9 De acuerdo con los datos de www.internetworldstats.com (datos del 31 de marzo de 2008) hay 1.407.724.920 de usuarios de Internet en el mundo, lo que supone un 21,1% de la población mundial. La brecha digital es visible cuando se consideran los datos sobre el uso de Internet por regiones. Los índices de penetración más elevados están en Norteamérica (73,1%), seguidos de Australia y Oceanía (57%), Europa (47,7%), Oriente medio (21,3%), Asia (14%) y África (5,3%).

 

10 La pregunta de cuántas páginas hay en Internet es difícil de responder. Nadie lo sabe a ciencia cierta. La encuesta sobre serv i d o res realizada por Netcraft indicaba, en mayo de 2008, que recibieron respuestas de 168.408.112 sitios (news.netcraft.com).
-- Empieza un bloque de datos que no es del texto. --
==> design.v <==
module bit32_2to1mux(out,sel,in1,in2);
input [31:0] in1,in2;
output [31:0] out;
input sel;
assign out = sel ? in2 : in1;
endmodule
module bit32AND (out,in1,in2);
input [31:0] in1,in2;
output [31:0] out;
assign {out}=in1 &in2;
endmodule
module bit32OR (out,in1,in2);
input [31:0] in1,in2;
output [31:0] out;
assign {out}=in1 | in2;
endmodule
module FA_dataflow (Cout, Sum,In1,In2,Cin);
input[31:0] In1,In2;
input Cin;
output Cout;
output[31:0] Sum;
assign {Cout,Sum}=In1+In2+Cin;
endmodule
module bit32_3to1_mux(out,sel,in1,in2,in3);
    input [31:0] in1, in2, in3;
    output [31:0] out;
    input [1:0] sel;
    wire[31:0] out1;
    bit32_2to1mux mux1(out1,sel[0],in1,in2);
    bit32_2to1mux mux2(out,sel[1],out1,in3);
endmodule
module ALU(in1, in2,binvert,carryin,op,result,carryout);
    input [31:0] in1,in2;
    output [31:0] result;
    input [1:0] op;
    input carryin;
    input binvert;
    output carryout;
    wire [31:0] andresult,orresult,sum,
    binvertresult;
    wire[31:0] b_inv;
    assign b_inv = ~in2;    
    bit32_2to1mux mux1(binvertresult,
    binvert,in2,b_inv);
    bit32AND ander(andresult,in1,binvertresult);
    bit32OR orer(orresult,in1,binvertresult);
    FA_dataflow adde(carryout,sum,in1,binvertresult,
    carryin);
    bit32_3to1_mux mux2(result,op,andresult,
    orresult,sum);
endmodule
module alu_control(o0,o1,o2,op, ALUOp1, ALUOp0);
    output o0,o1,o2;
    input [5:0] op;
    input ALUOp1, ALUOp0;
    assign o2 = ALUOp0 | (ALUOp1 & op[1]);
    assign o1 = (~ALUOp1) | (~op[2]);
    assign o0 = ALUOp1 & (op[3] | op[0]);
endmodule
module ANDarray (RegDst,ALUSrc, MemtoReg, RegWrite, MemRead, MemWrite,Branch,ALUOp0,ALUOp1,Op);
input [5:0] Op;
output RegDst,ALUSrc,MemtoReg, RegWrite, MemRead, MemWrite,Branch,ALUOp0,ALUOp1;
wire Rformat, lw,sw,beq,addi;
assign Rformat= (~Op[0])& (~Op[1])& (~Op[2])& (~Op[3])& (~Op[4])& (~Op[5]);
assign lw = (Op[5]) & (~Op[4]) & (~Op[3]) & (~Op[2]) & (Op[1]) & (Op[0]);
assign sw = (Op[5]) & (~Op[4]) & (Op[3]) & (~Op[2]) & (Op[1]) & (Op[0]);
assign beq = (~Op[5]) & (~Op[4]) & (~Op[3]) & (Op[2]) & (~Op[1]) & (~Op[0]);
assign addi = (~Op[5]) & (~Op[4]) & (Op[3]) & (~Op[2]) & (~Op[1]) & (~Op[0]);
assign RegDst=Rformat;
assign ALUSrc = lw | sw | addi;
assign MemtoReg = lw;
assign RegWrite = Rformat | lw | addi;
assign MemRead = lw;
assign MemWrite = sw;
assign Branch = beq;
assign ALUOp1 = Rformat;
assign ALUOp0 = beq;
endmodule
module sign_extender(outp, inp);
output[31:0] outp;
input[15:0] inp;
assign outp = (inp[15]==1)? {16'hFFFF,inp} : {16'h0000,inp};
endmodule
module RegFile32(clk,reset,ReadReg1,ReadReg2,WriteData,WriteReg,RegWrite,ReadData1,ReadData2); 
input clk, reset, RegWrite;
input[31:0] WriteData;
output[31:0] ReadData1, ReadData2;
input[4:0] ReadReg1, ReadReg2, WriteReg;
reg[1023:0] registers;
always @ (posedge clk or negedge reset)
begin
if (!reset)
registers <= 1024'b00;
else if (RegWrite)
registers[WriteReg*32 +: 32] <= WriteData;
end
assign ReadData1 = registers[ReadReg1*32 +: 32];
assign ReadData2 = registers[ReadReg2*32 +: 32];
endmodule
module data_memory(clk,Address,WriteData,MemWrite,ReadData); 
input clk, MemWrite;
input[31:0] WriteData;
output[31:0] ReadData;
input[4:0] Address;
reg[1023:0] registers;
always @ (posedge clk)
begin
if (MemWrite)
registers[Address*32 +: 32] <= WriteData;
end
assign ReadData = registers[Address*32 +: 32];
endmodule
module SCDDataPath(ALUout, instr, reset, clk);
output[31:0] ALUout;
input clk, reset;
input[31:0] instr;
wire[31:0] ReadMemData,in1,in2,aluresult,signextended,instruction, ReadData1, ReadData2, WriteData;
wire RegDst, ALUSrc, MemtoReg, RegWrite, MemRead, MemWrite, Branch, ALUOp0, ALUOp1, ALUOp2;
wire o0, o1, o2, carryout;
wire[4:0] WriteReg;
assign instruction = instr;
ANDarray control_unit(RegDst,ALUSrc, MemtoReg, RegWrite, MemRead, MemWrite,Branch,ALUOp0,ALUOp1,instruction[31:26]);
assign WriteReg = (RegDst==1)? instruction[15:11] : instruction[20:16];
RegFile32 register_file(clk,reset,instruction[25:21],instruction[20:16],WriteData,WriteReg,RegWrite,ReadData1,ReadData2);
sign_extender sign_extend(signextended, instruction[15:0]);
bit32_2to1mux alu_src_mux(in2,ALUSrc,ReadData2,signextended);
alu_control alu_con_instancce(o0,o1,o2,instruction[5:0], ALUOp1, ALUOp0);
ALU alu_instance(ReadData1,in2,o2,o2,{o1,o0},ALUout,carryout);
data_memory data_mem_instance(clk,ALUout[4:0],ReadData2,MemWrite,ReadMemData);
bit32_2to1mux data_mem_mux(WriteData,MemtoReg,ALUout,ReadMemData);
endmodule
==> run.sh <==
#!/bin/bash
# the make line also repeats each setting of config.mk as NAME=value (left out here)
make -C /OpenROAD-flow-scripts/flow DESIGN_CONFIG=/design/flow/config.mk WORK_HOME=/design/flow/orfs CLKGATE_MAP_FILE= finish
==> config.mk <==
export PLATFORM = sky130hd
export DESIGN_NAME = SCDDataPath
export DESIGN_NICKNAME = SCDDataPath
export VERILOG_FILES = /design/flow/design.v
export SDC_FILE = /design/flow/constraint.sdc
export NUM_CORES = 4
export LEC_CHECK = 0
export ABC_AREA = 0
export CAP_MARGIN = 20
export CELL_PAD_IN_SITES_GLOBAL_PLACEMENT = 1
export CORE_MARGIN = 2
export CORE_UTILIZATION = 29
export GPL_TIMING_DRIVEN = 1
export MIN_ROUTING_LAYER = met1
export PLACE_DENSITY_LB_ADDON = 0.22
export SETUP_SLACK_MARGIN = 1.57
export SLEW_MARGIN = 0
==> constraint.sdc <==
create_clock -name core_clock -period 5.81 [get_ports {clk}]
set_input_delay 1.1620 -clock core_clock [delete_from_list [all_inputs] [get_ports {clk}]]
set_output_delay 1.1620 -clock core_clock [all_outputs]
set_load 0.01 [all_outputs]
==> flow_metrics.env, run 1 <==
# flow metrics
export IMPL_syn_nets=7922
export IMPL_power_internal_mw=26.7
export IMPL_core_area_mm2=0.383
export IMPL_synth_cell_type_count=94
export IMPL_yosys_area_mm2=0.112
export IMPL_max_stage_delay_ps=520
export IMPL_clkLatencyLatePin_ps=980
export IMPL_drc_errors=0
export IMPL_top_area_share_pct=27.6
export IMPL_ir_drop_uv=231
export IMPL_synthTopCellsByCount="mux2_2 (1,378), dfrtp_1 (1,024), edfxtp_1 (1,024)"
export IMPL_yosys_register_bits=2048
export IMPL_first_global_vias=80000
export IMPL_p_sw_share_pct=25.6
export IMPL_cts_sinks=2048
export IMPL_fin_ws_ps=-1480
export IMPL_wl_per_cell_um=29.4
export IMPL_worst_pin_slew_ps=1150
export IMPL_first_iter_violations=6590
export IMPL_so_faults="negative setup slack"
export IMPL_crit_slowest_cell="mux4_2"
export IMPL_cts_tree="built"
export IMPL_crit_family="multiplexers"
export IMPL_grt_overflow_total=0
export IMPL_startpoint="instr[16]"
export IMPL_clock_path_buffers=4
export IMPL_ys_cells=7818
export IMPL_top_logic_kind="multiplexers"
export IMPL_post_synth_cell_area_avg_um2=14.3
export IMPL_fp_util_pct=29.2
export IMPL_clk_pin_slew_ps=60
export IMPL_critPathBufInv=9
export IMPL_grt_pass1_wl_um=600000
export IMPL_powerDensity_mw_per_mm2=249
export IMPL_yosysWarnings=2
export IMPL_fin_skew_ps=93.0
export IMPL_grt_setup_unrepaired="yes"
export IMPL_max_cap_violations=0
export IMPL_path_cells="buf_16, buf_16, buf_12, buf_4, mux4_2, mux4_2, mux2_4, mux2i_1, xnor2_1, ha_1, inv_2, o21bai_2, a21o_1, a221o_1, a221oi_2, o21ai_2, a211oi_2, buf_4, o21a_4, mux2i_1, buf_4, nor2_2, buf_6, buf_6"
export IMPL_netlist_area_mm2=0.112
export IMPL_htreeDepth=4
export IMPL_synth_top_flop_cell="edfxtp_1"
export IMPL_antenna_left=0
export IMPL_xor_share_pct=0.432
export IMPL_r2r_slack_ps=100
export IMPL_reg2reg_to="data_mem_instance.registers[29]$_DFFE_PP_"
export IMPL_num_fill_cells=35900
export IMPL_power_leader="the clock network"
export IMPL_comb_power_mw=4.91
export IMPL_powerClk_mw=15.6
export IMPL_most_common_cell="mux2_2"
export IMPL_die_h_um=624
export IMPL_antenna_found_initial=20
export IMPL_largest_area_cell="edfxtp_1"
export IMPL_ys_sh_aoi_pct=6.88
export IMPL_grtUsageTotal_pct=21.1
export IMPL_cp_endpoint="ALUout[27]"
export IMPL_rr_worst_depth=26
export IMPL_max_freq_mhz=137
export IMPL_total_power_mw=35.9
export IMPL_worstSetupEndpointType="output port"
export IMPL_maxSlewHeadroom_pct=23.5
export IMPL_hold_path_class="in2async"
export IMPL_rows=227
export IMPL_cts_root_buf="clkbuf_16"
export IMPL_place_detailed_hpwl_um=280000
export IMPL_die_x_um=624
export IMPL_p_sw_mw=9.21
export IMPL_worstPathRequired_ps=4650
export IMPL_enable_flop_cells=1024
export IMPL_r2r_start="register_file.registers[962]$_DFFE_PN0P_"
export IMPL_io_pins=66
export IMPL_crit_top_cell="buf_4"
export IMPL_critPathKind="in2out"
export IMPL_slew_viol_final=0
export IMPL_layout_min_cycle_time_ps=7290
export IMPL_synthSimpleGateAreaFrac_pct=4.12
export IMPL_area_delta_synth_final_pct=29.1
export IMPL_vias_per_cell=5.44
export IMPL_gp_congestion=0.868
export IMPL_seq_power_share_pct=42.8
export IMPL_synthCells=7818
export IMPL_area_leaders="edfxtp_1 (28%), dfrtp_1 (23%), mux4_2 (18%), mux2_2 (14%), o21ai_0 (2.6%)"
export IMPL_p_clk_share_pct=43.5
export IMPL_dr_pass1_iters=5
export IMPL_io_buffer_count=65
export IMPL_ys_sh_adder_pct=0.792
export IMPL_seq_power_mw=15.4
export IMPL_setup_viol=1403
export IMPL_async_flop_share_pct=50.0
export IMPL_dieArea_mm2=0.390
export IMPL_drt_wl_total_um=421000
export IMPL_grt_max_degree=185
export IMPL_fin_util_pct=37.7
export IMPL_arrival_ps=6120
export IMPL_vias=78100
export IMPL_pwr_share_comb_pct=13.7
export IMPL_leakage_nw=56.4
export IMPL_holdWs_ps=230
export IMPL_postSynthSeqShare_pct=50.5
export IMPL_cp_depth=24
export IMPL_nNetsFinal=9204
export IMPL_fin_crit_sh_pct=125
export IMPL_crit_fanout=5
export IMPL_warning_count=94
export IMPL_cts_buffers=240
export IMPL_final_hold_viol_count=0
export IMPL_start_kind="input port"
export IMPL_synthMuxAreaShare_pct=33.8
export IMPL_outcome="finished with violations"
Pero probablemente sean muchos más. Los buscadores no suelen publicar el número de páginas con las que cuentan. Boutell.Com Consulting Services estima que en 2007 el número estaba en torno a los treinta mil millones. Se llegó a esa conclusión comparando estadísticas de Netcraft (relativas a los servidores) con las estadísticas publicadas por Yahoo (sobre páginas web listadas) para el mismo mes del año 2005. Esto les permitió hacer una estimación y concluir que hay una media de 273 páginas web por servidor. De forma que, si consideramos precisa esta estimación, se puede multiplicar este número de páginas web por website por la cuenta mensual de websites de Netcraft, y así sabremos cuántas páginas web existen en un momento determinado (www.boutell.com/newfaq/misc/sizeofweb.html).

 

(11) Tecnología disruptiva es un término acuñado por Clayton M. Christensen, catedrático de la Harvard Business School, para describir una tecnología nueva que, inesperadamente, desplaza a otra tecnología llamada establecida.

 

(12)  Los medios de comunicación comerciales han sufrido muchas críticas por su fracaso como plataforma para el discurso público. Las principales preocupaciones han sido el desequilibrio de la influencia ciudadana, que es una consecuencia del exceso de poder de los propietarios de los medios de comunicación a la hora de influir en los asuntos que ocuparán más espacio en dichos medios, y la gran influencia de los anunciantes, así como el depósito –limitado– del que pueden surgir temas y opiniones, y en el que los periodistas son los principales contribuyentes.

 

(13)  Una serie de estudios realizados en redes del mundo real han demostrado que la conectividad (el número de enlaces) de determinados nodos difiere en escala, ya que suele ceñirse a la ley de fuerza que conduce a veces a las llamadas redes de escala libre (muchas redes sociales y de comunicación tienen sus enlaces distribuidos mediante la ley de la fuerza, donde unos cuantos nodos cuentan con un elevado grado de conectividad, y muchos con conectividad escasa). Un ejemplo de esta ley de fuerza, es decir, de red de escala libre, se ha registrado en las redes de citación, en la web, en Internet, en redes metabólicas, gráficos de llamadas telefónicas, contactos sexuales, redes de colaboración, etc. Esta regla se resume así: “los ricos se hacen más ricos”.

 

(14)  El efecto de pequeño mundo se descubrió en un famoso experimento realizado en los años sesenta por Stanley Milgram, en el que una carta que se pasaba de una persona a otra llegaba a un individuo-objetivo en muy pocos pasos (seis). El experimento se convirtió en una teoría rompedora en el estudio de la interconectividad social. Y resulta intrigante, dado que sugiere que, a pesar del enorme tamaño de nuestra sociedad, es fácil navegar por ella siguiendo los vínculos sociales para pasar de una persona a otra (Barabási, 2003). Este efecto se ha observado en un gran número de redes diferentes, incluida Internet. El efecto de pequeño mundo tiene implicaciones en el proceso dinámico que se produce en las redes que existen en el mundo real, como la velocidad a la que se propaga la información. Es, en definitiva, el camino más corto para recorrer la red.